Having spent a little time working on the Valiant index, this week I've had to concentrate on the job that pays the rent. Hotel Business has taken up most of my work day and hasn't left time for much else. I did spend most of Saturday and all of Sunday working on another article about an obscure and long-forgotten author. And I would have gotten it finished if it hadn't been for those darn kids!
Actually there were no kids involved. Mel was away the weekend before last, so we've had a lot of TV to catch up with. As well as our usual weekly intake of humour (The Last Leg, Have I Got News For You, QI, Dave Gorman's Modern Life is Goodish), and documentaries (Planet Earth II, Who Do You Think You Are?), we've been catching up with the second series of Missing, which has been brilliant.
We treated ourselves to fish & chips on Monday and a double-helping of the latter thriller, with a desert of No Such Thing as the News to finish off the evening on a lighter note. I think this second serial is the equal to the first series, which was a huge hit in the papers. It doesn't seem to have generated the same high count of column inches, but it has been as nailbiting. Tchéky Karyo has been brilliant as dogged detective Julien Baptiste and I've been a fan of Keeley Hawes for years. She played Diana Dors in a 2-parter about twenty years ago and has since been responsible for some of the most dramatic moments on TV in shows like Spooks, Ashes to Ashes and Line of Duty as well as playing the mother in The Durrells. She's one of a small handful of actors whose choices seem to coincide with my tastes (Celia Imrie and Olivia Coleman are usually good rules of thumb, too, although the former did appear in a film called Dude, Where's My Donkey, so it isn't foolproof).
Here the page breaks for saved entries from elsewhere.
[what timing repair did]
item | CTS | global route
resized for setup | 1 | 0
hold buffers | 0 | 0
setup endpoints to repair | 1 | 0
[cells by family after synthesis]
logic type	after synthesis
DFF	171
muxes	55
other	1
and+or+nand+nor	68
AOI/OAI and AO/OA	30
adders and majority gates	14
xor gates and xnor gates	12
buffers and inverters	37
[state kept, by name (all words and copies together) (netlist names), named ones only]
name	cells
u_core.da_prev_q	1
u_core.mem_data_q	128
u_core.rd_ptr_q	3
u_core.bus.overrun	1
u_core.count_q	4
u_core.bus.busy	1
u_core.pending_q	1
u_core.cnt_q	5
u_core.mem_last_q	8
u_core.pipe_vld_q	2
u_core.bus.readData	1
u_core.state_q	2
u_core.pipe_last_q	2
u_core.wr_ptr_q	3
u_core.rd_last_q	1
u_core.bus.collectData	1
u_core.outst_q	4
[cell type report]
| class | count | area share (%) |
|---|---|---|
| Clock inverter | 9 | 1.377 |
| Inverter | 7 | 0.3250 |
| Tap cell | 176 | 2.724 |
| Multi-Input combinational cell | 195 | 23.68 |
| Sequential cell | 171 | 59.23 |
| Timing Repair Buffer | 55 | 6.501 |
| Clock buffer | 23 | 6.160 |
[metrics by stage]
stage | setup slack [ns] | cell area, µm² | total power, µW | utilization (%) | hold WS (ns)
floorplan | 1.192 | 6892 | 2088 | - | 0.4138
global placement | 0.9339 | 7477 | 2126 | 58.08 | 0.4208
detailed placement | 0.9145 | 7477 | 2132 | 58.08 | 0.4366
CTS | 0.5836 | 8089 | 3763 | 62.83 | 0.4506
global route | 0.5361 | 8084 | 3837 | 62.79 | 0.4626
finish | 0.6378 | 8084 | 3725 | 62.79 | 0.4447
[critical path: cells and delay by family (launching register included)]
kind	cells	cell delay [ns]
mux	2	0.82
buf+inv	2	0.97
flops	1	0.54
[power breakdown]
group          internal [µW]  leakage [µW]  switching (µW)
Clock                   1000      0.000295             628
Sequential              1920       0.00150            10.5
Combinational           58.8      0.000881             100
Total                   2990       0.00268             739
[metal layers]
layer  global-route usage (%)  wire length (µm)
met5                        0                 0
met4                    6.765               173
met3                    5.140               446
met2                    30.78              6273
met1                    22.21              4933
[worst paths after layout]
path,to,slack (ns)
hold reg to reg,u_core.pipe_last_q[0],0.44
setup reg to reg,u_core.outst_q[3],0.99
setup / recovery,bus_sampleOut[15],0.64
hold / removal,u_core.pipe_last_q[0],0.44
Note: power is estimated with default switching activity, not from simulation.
My lunchtime viewing has been Dune, the mini-series that appeared on the Sci-Fi Channel in 2000 starring Alex Newman, William Hurt and Saskia Reeves. I had the good fortune to pick up the sequel, Children of Dune (2003) recently and thought I'd reacquaint myself with the original series. It took a while, but I've finally ploughed through all three lengthy episodes. I remember it as being far better than the David Lynch movie – which I've also rewatched this year, but with no greater enthusiasm than I previously had for it – and it still holds up well. I'm looking forward to the sequel.
I was prompted by the news that there is to be another Dune movie. It's not an easy book to translate into a single film, as Jodorowski's failed early attempt and Lynch's butchered completed attempt proved. Maybe the producers are thinking of it as a two- or three-part epic story that will take more than one film to tell.
There hasn't been much time for anything else, so we'll go straight into our random scans... which are a few covers for comic strips that I've picked up recently. Three are old Private Eye strips, the first by "Monty Stubble" (the joint pen-name of PE editor Ian Hislop & artist Nick Newman, who later co-wrote the My Dad's the Prime Minister TV show). "Battle For Britain" originally ran in 1983-87. Nick Newman still draws the "Snipcock & Tweed" cartoon.
The Barry McKenzie series had an even greater pedigree as it was written by Barry Humphries (based on an idea by Peter Cook) and drawn by cartoonist Nicholas Garland. It inspired two films, The Adventures of Barry McKenzie and Barry McKenzie Holds His Own.
Lastly, The Amazing Remarkable Monsieur Leotard by Eddie Campbell and Dan Best, because if you see anything by Eddie Campbell, you pick it up. Right?
I should add that the column header is by Paul Lehr, another pair of scans that I've had sitting on the desktop of my computer for months. I have a feeling that I pasted the two pics together that way because the NEL version came out earlier than the Signet book. Not that it matters in the big scheme of things, but it does affect the way I list the art credit in my notes.